An example of a successful Comprehensive Care Centre is the King Hussein Cancer Foundation and Centre in Amman, Jordan, which is a nongovernmental, non-profit organisation that was established in 1997, that treats all forms of paediatric and adult cancers from the Middle East and North Africa (9). It has been successful in providing tertiary oncology care, establishing training posts, research programs and shaping public health policies in Jordan (9).


Comprehensive Care Centres are a framework that enable cancer treatment, including surgery, to be accessible and through funding, become affordable. The Global Surgery Commission recommends frameworks such as this as it utilises an integrated health systems approach, whereby different stakeholders, including governments and organisations, work together rather than separately in order to overcome challenges in providing surgical care and to improve overall health outcomes (3).


Conclusion

Cancer has become a global pandemic affecting both HICs and LMICs. Surgical treatment is often necessary to provide preventative, therapeutic and palliative management in the field of oncology. The global health agenda continues to focus on the treatment of communicable diseases, despite a rise in noncommunicable diseases in these regions. As a result, the establishment of adequate surgical and anaesthetic care services has fallen behind in some countries, leading to reduced access to safe and affordable surgical care for local populations. Investment in surgical care is cost-effective and can massively reduce morbidity and mortality from cancer. Through the implementation of frameworks that focus on integrated healthcare system strengthening, the access to safe and affordable cancer surgery can be established in all LMICs by 2030.


 

References

1. Farmer P, Frenk J, Knaul FM, Shulman LN, Alleyne G, Armstrong L, et al. Expansion of cancer care and control in countries of low and middle income: A call to action. The Lancet. 2010.
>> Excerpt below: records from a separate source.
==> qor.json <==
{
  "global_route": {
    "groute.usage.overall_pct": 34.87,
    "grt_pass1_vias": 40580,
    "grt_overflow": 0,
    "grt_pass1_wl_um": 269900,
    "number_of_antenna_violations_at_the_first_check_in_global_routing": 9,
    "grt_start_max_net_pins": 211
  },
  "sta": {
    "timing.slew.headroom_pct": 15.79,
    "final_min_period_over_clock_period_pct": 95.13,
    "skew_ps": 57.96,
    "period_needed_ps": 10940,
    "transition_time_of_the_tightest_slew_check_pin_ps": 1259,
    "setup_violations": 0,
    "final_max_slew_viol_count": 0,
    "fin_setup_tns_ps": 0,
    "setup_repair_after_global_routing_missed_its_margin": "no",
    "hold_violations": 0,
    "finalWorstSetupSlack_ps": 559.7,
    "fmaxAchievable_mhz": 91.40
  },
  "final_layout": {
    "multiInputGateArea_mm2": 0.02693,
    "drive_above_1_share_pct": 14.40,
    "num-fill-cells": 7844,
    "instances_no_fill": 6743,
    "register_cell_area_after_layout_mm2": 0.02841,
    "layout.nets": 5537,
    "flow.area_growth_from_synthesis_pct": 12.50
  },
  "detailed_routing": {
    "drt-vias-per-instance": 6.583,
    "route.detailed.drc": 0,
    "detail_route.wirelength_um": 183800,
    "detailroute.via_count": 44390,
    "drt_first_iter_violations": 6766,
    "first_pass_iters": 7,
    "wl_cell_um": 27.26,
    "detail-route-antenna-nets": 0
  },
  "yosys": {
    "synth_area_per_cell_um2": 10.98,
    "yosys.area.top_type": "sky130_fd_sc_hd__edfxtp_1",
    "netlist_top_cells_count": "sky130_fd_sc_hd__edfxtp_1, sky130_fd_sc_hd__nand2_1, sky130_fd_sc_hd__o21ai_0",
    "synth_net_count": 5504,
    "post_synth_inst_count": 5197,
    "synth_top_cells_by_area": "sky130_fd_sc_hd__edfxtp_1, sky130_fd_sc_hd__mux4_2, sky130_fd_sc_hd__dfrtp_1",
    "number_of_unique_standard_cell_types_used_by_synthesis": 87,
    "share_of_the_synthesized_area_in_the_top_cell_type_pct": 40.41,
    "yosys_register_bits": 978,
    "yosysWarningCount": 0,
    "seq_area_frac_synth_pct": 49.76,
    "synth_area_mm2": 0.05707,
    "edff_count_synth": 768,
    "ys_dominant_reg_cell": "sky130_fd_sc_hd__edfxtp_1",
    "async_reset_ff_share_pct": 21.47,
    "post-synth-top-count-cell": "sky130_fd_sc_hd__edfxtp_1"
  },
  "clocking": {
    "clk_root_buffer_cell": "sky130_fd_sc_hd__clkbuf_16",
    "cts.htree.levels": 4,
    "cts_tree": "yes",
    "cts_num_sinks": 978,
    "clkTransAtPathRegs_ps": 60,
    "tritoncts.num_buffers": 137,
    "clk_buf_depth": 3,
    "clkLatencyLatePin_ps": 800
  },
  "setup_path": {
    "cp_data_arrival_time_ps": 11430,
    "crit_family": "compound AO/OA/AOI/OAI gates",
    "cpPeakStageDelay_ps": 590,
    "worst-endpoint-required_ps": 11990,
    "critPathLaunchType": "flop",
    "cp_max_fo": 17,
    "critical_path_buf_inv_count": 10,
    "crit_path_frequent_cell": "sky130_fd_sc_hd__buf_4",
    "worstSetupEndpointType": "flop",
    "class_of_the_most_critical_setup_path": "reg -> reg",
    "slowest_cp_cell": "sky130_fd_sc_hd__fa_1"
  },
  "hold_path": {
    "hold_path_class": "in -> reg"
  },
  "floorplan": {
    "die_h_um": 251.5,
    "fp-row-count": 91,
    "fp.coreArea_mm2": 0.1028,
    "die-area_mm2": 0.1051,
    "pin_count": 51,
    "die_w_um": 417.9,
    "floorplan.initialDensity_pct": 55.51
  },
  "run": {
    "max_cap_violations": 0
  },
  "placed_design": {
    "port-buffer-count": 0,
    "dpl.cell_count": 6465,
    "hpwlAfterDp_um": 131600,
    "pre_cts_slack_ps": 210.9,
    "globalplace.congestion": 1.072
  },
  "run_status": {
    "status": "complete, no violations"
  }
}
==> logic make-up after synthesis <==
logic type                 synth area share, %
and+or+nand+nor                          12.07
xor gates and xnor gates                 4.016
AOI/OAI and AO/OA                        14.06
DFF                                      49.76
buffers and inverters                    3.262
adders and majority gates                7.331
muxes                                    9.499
**config.mk**
```make
export PLATFORM = sky130hd
export DESIGN_NAME = scan_ranging_sequencer_flat
export DESIGN_NICKNAME = d
export VERILOG_FILES = /design/src/rtl/core/srs_pkg.sv /design/src/rtl/core/srs_in_if.sv /design/src/rtl/core/srs_out_if.sv /design/src/rtl/core/srs_step.sv /design/src/rtl/core/scan_ranging_sequencer.sv /design/src/flat_wrapper.sv
export SDC_FILE = /design/constraint.sdc
export NUM_CORES = 1
export LEC_CHECK = 0
export BUFFER_PORTS_ARGS = -buffer_cell sky130_fd_sc_hd__clkbuf_2
export CORE_UTILIZATION = 35
export CTS_CLUSTER_DIAMETER = 40
export DETAILED_ROUTE_END_ITERATION = 16
export MAX_ROUTING_LAYER = met4
export PLACE_DENSITY = 0.6
export SETUP_SLACK_MARGIN = 0.4
export SLEW_MARGIN = 30
export SYNTH_ARGS = -nofsm -noshare
export SYNTH_HDL_FRONTEND = slang
export SYNTH_SLANG_ARGS = --single-unit
export TNS_END_PERCENT = 5
```
**constraint.sdc**
```tcl
create_clock -name clk -period 5.85 [get_ports clk]
set_input_delay 0.2925 -clock clk [delete_from_list [all_inputs] [get_ports clk]]
set_output_delay 0.2925 -clock clk [all_outputs]
set_load 0.03 [all_outputs]
```
**src/rtl/core/srs_pkg.sv**
```systemverilog
// srs_pkg: types and codes shared by the range shot sequencer
// no dependencies; included first by every other file of the block
package srs_pkg;

    localparam int unsigned TimeW   = 32;
    localparam int unsigned NearW   = 16;
    localparam int unsigned FarW    = 32;
    localparam int unsigned PosW    = 8;
    localparam int unsigned CfgIdxW = 1;
    localparam int unsigned CfgW    = 32;

    localparam logic [TimeW-1:0] TimeMax         = '1;
    localparam logic [TimeW-1:0] PosTimeoutRst   = TimeW'(1000);
    localparam logic [TimeW-1:0] MeasTimeoutRst  = TimeW'(1000);

    typedef enum logic [CfgIdxW-1:0] {
        CFG_POS_TIMEOUT  = 1'b0,
        CFG_MEAS_TIMEOUT = 1'b1
    } cfg_idx_t;

    typedef enum logic [2:0] {
        KIND_START     = 3'd0,
        KIND_TICK      = 3'd1,
        KIND_STEP      = 3'd2,
        KIND_READ_NEAR = 3'd3,
        KIND_READ_FAR  = 3'd4,
        KIND_READ_POS  = 3'd5,
        KIND_QUERY     = 3'd6
    } kind_t;

    typedef enum logic [1:0] {
        PH_IDLE = 2'd0,
        PH_POS  = 2'd1,
        PH_MEAS = 2'd2,
        PH_DONE = 2'd3
    } phase_t;

    typedef struct packed {
        logic [2:0]       kind;
        logic [PosW-1:0]  target_position;
        logic             servo_ready;
        logic             sensors_ready;
        logic             far_valid;
        logic [FarW-1:0]  far_distance;
        logic             near_valid;
        logic [NearW-1:0] near_distance;
    } srs_in_t;

    typedef struct packed {
        logic             accepted;
        logic             finished;
        logic             servo_command;
        logic             trigger_sensors;
        logic [PosW-1:0]  position_out;
        logic [NearW-1:0] near_out;
        logic [FarW-1:0]  far_out;
        logic [1:0]       phase_out;
    } srs_out_t;

    typedef struct packed {
        phase_t           phase;
        logic [TimeW-1:0] elapsed;
        logic             near_latched;
        logic             far_latched;
        logic [NearW-1:0] near_value;
        logic [FarW-1:0]  far_value;
        logic [PosW-1:0]  held_position;
    } srs_state_t;

    typedef struct packed {
        logic [TimeW-1:0] pos_timeout;
        logic [TimeW-1:0] meas_timeout;
    } srs_cfg_t;

endpackage

```
**src/rtl/core/srs_in_if.sv**
```systemverilog
// srs_in_if: valid/ready channel carrying one sequencer item
// depends on srs_pkg for the payload type
interface srs_in_if;
    import srs_pkg::*;

    logic    valid;
    logic    ready;
    srs_in_t data;

    modport source (output valid, output data, input ready);
    modport sink (input valid, input data, output ready);
endinterface

```
**src/rtl/core/srs_out_if.sv**
```systemverilog
// srs_out_if: valid/ready channel carrying one sequencer result
// depends on srs_pkg for the payload type
interface srs_out_if;
    import srs_pkg::*;

    logic     valid;
    logic     ready;
    srs_out_t data;

    modport source (output valid, output data, input ready);
    modport sink (input valid, input data, output ready);
endinterface

```
**src/rtl/core/srs_step.sv**
```systemverilog
// srs_step: next state and result of the sequencer for one item
// depends on srs_pkg; purely combinational, registered by the top level
module srs_step (
    input  srs_pkg::srs_state_t cur,
    input  srs_pkg::srs_cfg_t   cfg,
    input  srs_pkg::srs_in_t    item,
    output srs_pkg::srs_state_t nxt,
    output srs_pkg::srs_out_t   res
);
    import srs_pkg::*;

    logic at_rest;
    logic start_ok;
    logic pos_ready;

    assign at_rest   = (cur.phase == PH_IDLE) || (cur.phase == PH_DONE);
    assign start_ok  = at_rest && item.servo_ready;
    assign pos_ready = item.servo_ready && item.sensors_ready;

    // next state
    always_comb
    begin
        nxt = cur;
        unique case (item.kind)
            KIND_START:
            begin
                if (start_ok)
                begin
                    nxt.near_latched  = 1'b0;
                    nxt.far_latched   = 1'b0;
                    nxt.elapsed       = '0;
                    nxt.held_position = item.target_position;
                    nxt.phase         = PH_POS;
                end
            end
            KIND_TICK:
            begin
                if (cur.elapsed != TimeMax)
                begin
                    nxt.elapsed = cur.elapsed + TimeW'(1);
                end
            end
            KIND_STEP:
            begin
                unique case (cur.phase)
                    PH_POS:
                    begin
                        if (cur.elapsed > cfg.pos_timeout)
                        begin
                            nxt.phase   = PH_IDLE;
                            nxt.elapsed = '0;
                        end
                        if (pos_ready)
                        begin
                            nxt.phase   = PH_MEAS;
                            nxt.elapsed = '0;
                        end
                    end
                    PH_MEAS:
                    begin
                        // timeout forces zero into missing latches before capture
                        if (cur.elapsed > cfg.meas_timeout)
                        begin
                            nxt.elapsed = '0;
                            if (!cur.far_latched)
                            begin
                                nxt.far_value   = '0;
                                nxt.far_latched = 1'b1;
                            end
                            if (!cur.near_latched)
                            begin
                                nxt.near_value   = '0;
                                nxt.near_latched = 1'b1;
                            end
                        end
                        if (!nxt.far_latched && item.far_valid)
                        begin
                            nxt.far_value   = item.far_distance;
                            nxt.far_latched = 1'b1;
                        end
                        if (!nxt.near_latched && item.near_valid)
                        begin
                            nxt.near_value   = item.near_distance;
                            nxt.near_latched = 1'b1;
                        end
                        if (nxt.far_latched && nxt.near_latched)
                        begin
                            nxt.phase = PH_DONE;
                        end
                    end
                    PH_DONE:
                    begin
                        if (!cur.far_latched && !cur.near_latched)
                        begin
                            nxt.phase = PH_IDLE;
                        end
                    end
                    PH_IDLE:
                    begin
                    end
                    default:
                    begin
                    end
                endcase
            end
            KIND_READ_NEAR:
            begin
                if (at_rest)
                begin
                    nxt.near_latched = 1'b0;
                end
            end
            KIND_READ_FAR:
            begin
                if (at_rest)
                begin
                    nxt.far_latched = 1'b0;
                end
            end
            default:
            begin
            end
        endcase
    end

    // result fields
    always_comb
    begin
        res = '0;
        unique case (item.kind)
            KIND_START:
            begin
                res.accepted      = start_ok;
                res.servo_command = start_ok;
            end
            KIND_STEP:
            begin
                res.trigger_sensors = (cur.phase == PH_POS) && pos_ready;
            end
            KIND_READ_NEAR, KIND_READ_FAR:
            begin
                res.accepted = at_rest;
            end
            KIND_READ_POS:
            begin
                res.accepted = 1'b1;
            end
            default:
            begin
            end
        endcase
        res.finished     = (nxt.phase == PH_IDLE) || (nxt.phase == PH_DONE);
        res.position_out = nxt.held_position;
        res.near_out     = nxt.near_value;
        res.far_out      = nxt.far_value;
        res.phase_out    = nxt.phase;
    end
endmodule

```
**src/rtl/core/scan_ranging_sequencer.sv**
```systemverilog
// scan_ranging_sequencer: top level of the servo-aimed dual-sensor range shot sequencer
// depends on srs_pkg, srs_in_if, srs_out_if and srs_step
//
// usage:
//   in_ch carries one item per transfer (start, tick, step, reads, query);
//   out_ch returns exactly one result per item, in order.
//   cfg_we/cfg_index/cfg_wdata write position_timeout (0) and
//   measure_timeout (1); write only while no item is in flight.
// path: an accepted item waits in the input register; its result is then
//   captured in the result register and offered on out_ch until taken.
// throughput: one item per cycle while out_ch is ready; the state update is a single
//   pass of srs_step between the input register and the result register.
// stall: while out_ch is not ready the result holds, the input register
//   still takes one more item, then in_ch.ready drops until space frees.
// reset: phase idle, timer, latches, values and position cleared,
//   both timeouts set to 1000, both channel stages empty.
module scan_ranging_sequencer (
    input  logic                           clk,
    input  logic                           rst_n,
    srs_in_if.sink                         in_ch,
    srs_out_if.source                      out_ch,
    input  logic                           cfg_we,
    input  logic [srs_pkg::CfgIdxW-1:0]    cfg_index,
    input  logic [srs_pkg::CfgW-1:0]       cfg_wdata
);
    import srs_pkg::*;

    srs_state_t state_reg;
    srs_state_t state_next;
    srs_cfg_t   cfg_reg;
    srs_in_t    in_reg;
    logic       in_valid_reg;
    srs_out_t   out_reg;
    srs_out_t   out_next;
    logic       out_valid_reg;
    logic       advance;

    // stage moves into the result register when that register is free
    assign advance      = in_valid_reg && (!out_valid_reg || out_ch.ready);
    assign in_ch.ready  = !in_valid_reg || advance;
    assign out_ch.valid = out_valid_reg;
    assign out_ch.data  = out_reg;

    srs_step u_step (
        .cur  (state_reg),
        .cfg  (cfg_reg),
        .item (in_reg),
        .nxt  (state_next),
        .res  (out_next)
    );

    always_ff @(posedge clk or negedge rst_n)
    begin
        if (!rst_n)
        begin
            cfg_reg.pos_timeout  <= PosTimeoutRst;
            cfg_reg.meas_timeout <= MeasTimeoutRst;
        end
        else if (cfg_we)
        begin
            unique case (cfg_idx_t'(cfg_index))
                CFG_POS_TIMEOUT:  cfg_reg.pos_timeout  <= cfg_wdata;
                CFG_MEAS_TIMEOUT: cfg_reg.meas_timeout <= cfg_wdata;
                default:
                begin
                end
            endcase
        end
    end

    always_ff @(posedge clk or negedge rst_n)
    begin
        if (!rst_n)
        begin
            state_reg.phase         <= PH_IDLE;
            state_reg.elapsed       <= '0;
            state_reg.near_latched  <= 1'b0;
            state_reg.far_latched   <= 1'b0;
            state_reg.near_value    <= '0;
            state_reg.far_value     <= '0;
            state_reg.held_position <= '0;
            in_valid_reg            <= 1'b0;
            out_valid_reg           <= 1'b0;
        end
        else
        begin
            if (advance)
            begin
                state_reg <= state_next;
            end
            if (in_ch.ready)
            begin
                in_valid_reg <= in_ch.valid;
            end
            if (!out_valid_reg || out_ch.ready)
            begin
                out_valid_reg <= in_valid_reg;
            end
        end
    end

    always_ff @(posedge clk)
    begin
        if (in_ch.valid && in_ch.ready)
        begin
            in_reg <= in_ch.data;
        end
        if (advance)
        begin
            out_reg <= out_next;
        end
    end
endmodule
```
**src/flat_wrapper.sv**
```systemverilog
// flat-port wrapper written by rule: the top's interface ports become plain ports
module scan_ranging_sequencer_flat import srs_pkg::*;
  (clk, rst_n, cfg_we, cfg_index, cfg_wdata, in_ch_valid, in_ch_data, in_ch_ready, out_ch_valid, out_ch_data, out_ch_ready);
  srs_in_if in_ch_i ();
  srs_out_if out_ch_i ();
  input  logic clk;
  input  logic rst_n;
  input  logic cfg_we;
  input  logic [srs_pkg::CfgIdxW-1:0] cfg_index;
  input  logic [srs_pkg::CfgW-1:0] cfg_wdata;
  input wire logic [$bits(in_ch_i.valid)-1:0] in_ch_valid;
  input wire logic [$bits(in_ch_i.data)-1:0] in_ch_data;
  output wire logic [$bits(in_ch_i.ready)-1:0] in_ch_ready;
  output wire logic [$bits(out_ch_i.valid)-1:0] out_ch_valid;
  output wire logic [$bits(out_ch_i.data)-1:0] out_ch_data;
  input wire logic [$bits(out_ch_i.ready)-1:0] out_ch_ready;
  assign in_ch_i.valid = in_ch_valid;
  assign in_ch_i.data = in_ch_data;
  assign in_ch_ready = in_ch_i.ready;
  assign out_ch_valid = out_ch_i.valid;
  assign out_ch_data = out_ch_i.data;
  assign out_ch_i.ready = out_ch_ready;
  scan_ranging_sequencer u_core (.clk(clk), .rst_n(rst_n), .in_ch(in_ch_i), .out_ch(out_ch_i), .cfg_we(cfg_we), .cfg_index(cfg_index), .cfg_wdata(cfg_wdata));
endmodule
```
* Word-level counts from Yosys, hierarchy flattened
Index checks and enable logic that the tools add are counted.
** Cells by class
- Add/subtract/negate cells :: 1
- Magnitude comparators :: 2
- Equal/unequal tests :: 18
- Multiplexer cells :: 31
- Bitwise gates (word level) :: 1
- Reductions and logical operators :: 31
** Operators with widths (count)
- $mux 82 :: 3
- $mux 32 :: 3
- $pmux 32 s3 :: 1
- $mux 34 :: 2
- $gt 32x32->1 :: 2
- $pmux 32 s2 :: 1
- $mux 50 :: 1
- $mux 48 :: 1
- $mux 36 :: 1
- $add 32x1->32 const B :: 1
- $mux 16 :: 2
- $ne 32x32->1 const B :: 1
- $mux 8 :: 2
- $reduce_and 5->1 :: 2
- $logic_and 1x1->1 :: 9
- $pmux 1 s3 :: 3
- $reduce_bool 3->1 :: 3
- $ne 2x2->1 const B :: 4
- $mux 1 :: 7
- $reduce_and 7->1 :: 1
- $eq 2x2->1 const B :: 3
- $eq 3x2->1 const B :: 2
- $eq 3x3->1 const B :: 2
- $logic_not 1->1 :: 6
- 15 further kinds :: 21
** Word-level totals
- Register bits after elaboration :: 283
- Bits of input ports :: 101

* Depth between registers and ports, before layout
- Depth after elaboration :: 15
- Depth in mapped cells :: 12

* Modules after synthesis
Synthesis repeated with hierarchy kept, for this count alone.
** Second synthesis, totals
- Cell total of the unflattened synthesis :: 1074
- Area total of the unflattened synthesis :: 14129.8 um^2
** Modules (own cells, without submodules)
- scan_ranging_sequencer :: instances 1, cells an instance 465, area each 10010.9 um^2, sequential area each 7722.4 um^2
- srs_step :: instances 1, cells an instance 609, area each 4119.0 um^2, sequential area each 0.0 um^2

* Worst setup path before layout
OpenSTA, ideal clock, no wires.
- Path type :: reg-to-reg
- Start point :: register u_core.out_valid_reg (netlist: u_core.out_ch.valid)
- End point :: register u_core.out_reg (netlist bit u_core.out_ch.data[0]) (enable)
- Library setup time :: 0.450 ns
- Arrival :: 3.109 ns
- Slack :: 2.291 ns
- Cell stages (with the launch flop) :: 6
- Buffers on the path :: 2
- Clock period less this slack :: 3.559 ns
- Cells stage by stage :: dfrtp_1 -> nand2b_1 -> nand2_1 -> inv_1 -> clkbuf_1 -> clkbuf_1
** On the way
- Cells in the longest elaborated chain, start to end :: 3
** Ends and longest elaborated chain
- from (decl) :: line scan_ranging_sequencer.sv:35 : logic out_valid_reg;
- from (signal assigned) :: line scan_ranging_sequencer.sv:97 : out_valid_reg <= in_valid_reg;
- $logic_not 1->1 :: line scan_ranging_sequencer.sv:39 : assign advance = in_valid_reg && (!out_valid_reg || out_ch.ready);
- $logic_or 1x1->1 :: line scan_ranging_sequencer.sv:39
- $logic_and 1x1->1 :: line scan_ranging_sequencer.sv:39
- via u_core.advance :: line scan_ranging_sequencer.sv:36 : logic advance;
- to (signal assigned) :: line scan_ranging_sequencer.sv:110 : out_reg <= out_next;
- to (decl) :: line scan_ranging_sequencer.sv:33 : srs_out_t out_reg;
The timed path passes the listed nets, and every way through them passes these cells.
A chain may end at the register's enable or synchronous reset.

* Worst setup path in the final report
- Start point :: register u_core.state_reg[85] in the netlist's numbering
- End point :: register u_core.state_reg[26] in the netlist's numbering
** On the way
- Cells in the longest elaborated chain, start to end :: 9
** Ends and longest elaborated chain
- from (decl) :: line scan_ranging_sequencer.sv:28 : srs_state_t state_reg;
- from (signal assigned) :: line scan_ranging_sequencer.sv:89 : state_reg <= state_next;
- $gt 32x32->1 * :: line srs_step.sv:62 : if (cur.elapsed > cfg.meas_timeout)
- $mux 82 * :: line srs_step.sv:62
- $mux 82 * :: line srs_step.sv:45 : unique case (cur.phase)
- $mux 82 * :: line srs_step.sv:24 : unique case (item.kind)
- $logic_not 1->1 :: line srs_step.sv:76 : if (!nxt.far_latched && item.far_valid)
- $logic_and 1x1->1 :: line srs_step.sv:76
- $mux 32 * :: line srs_step.sv:76
- $mux 50 * :: line srs_step.sv:45
- $mux 48 * :: line srs_step.sv:24
Mark *: on every way between the ends. The rest lies on a longest branch, timed or not. The select of a mux whose other input is x is not followed.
2. Countries I of M (US) C on CC in LM-I, Sloan FA, Gelband H. The Cancer Burden in Low- and Middle-Income Countries and How It Is Measured. 2007 [cited 2021 Jan 30]; Available from: https://www.ncbi.nlm.nih.gov/books/NBK54028/

3. Sullivan R, Alatise OI, Anderson BO, Audisio R, Autier P, Aggarwal A, et al. Global cancer surgery: Delivering safe, affordable, and timely cancer surgery [Internet]. Vol. 16, The Lancet Oncology. Lancet Publishing Group; 2015 [cited 2021 Jan 23]. p. 1193–224. Available from: http://www.thelancet.com/article/S1470204515002235/fulltext

4. Shah SC, Kayamba V, Peek RM, Heimburger D. Cancer control in low- And middle-income countries: Is it time to consider screening? J Glob Oncol [Internet]. 2019 [cited 2021 Jan 30];2019(5). Available from: /pmc/articles/PMC6452918/?report=abstract

5. Meara JG, Leather AJM, Hagander L, Alkire BC, Alonso N, Ameh EA, et al. Global Surgery 2030: Evidence and solutions for achieving health, welfare, and economic development. Vol. 386, The Lancet. Lancet Publishing Group; 2015. p. 569–624.

6. Ozgediz D, Jamison D, Cherian M, McQueen K. The burden of surgical conditions and access to surgical care in low- and middle-income countries. Bull World Health Organ. 2008;86:646–7

7. Sullivan R, Purushotham AD. Avoiding the zero sum game in global cancer policy: Beyond 2011 un high level summit. Eur J Cancer. 2011 Nov 1;47(16):2375–80.

8. Hedges JP, Mock CN, Cherian MN. The political economy of emergency and essential surgery in global health. World J Surg [Internet]. 2010 May 8 [cited 2021 Jan 23];34(9):2003–6. Available from: http://www.who.int/surgery/

9. Gospodarowicz M, Trypuc J, D‘Cruz A, Khader J, Omar S, Knaul F. Cancer Services and the Comprehensive Cancer Center. In: Disease Control Priorities, Third Edition (Volume 3): Cancer. 2015.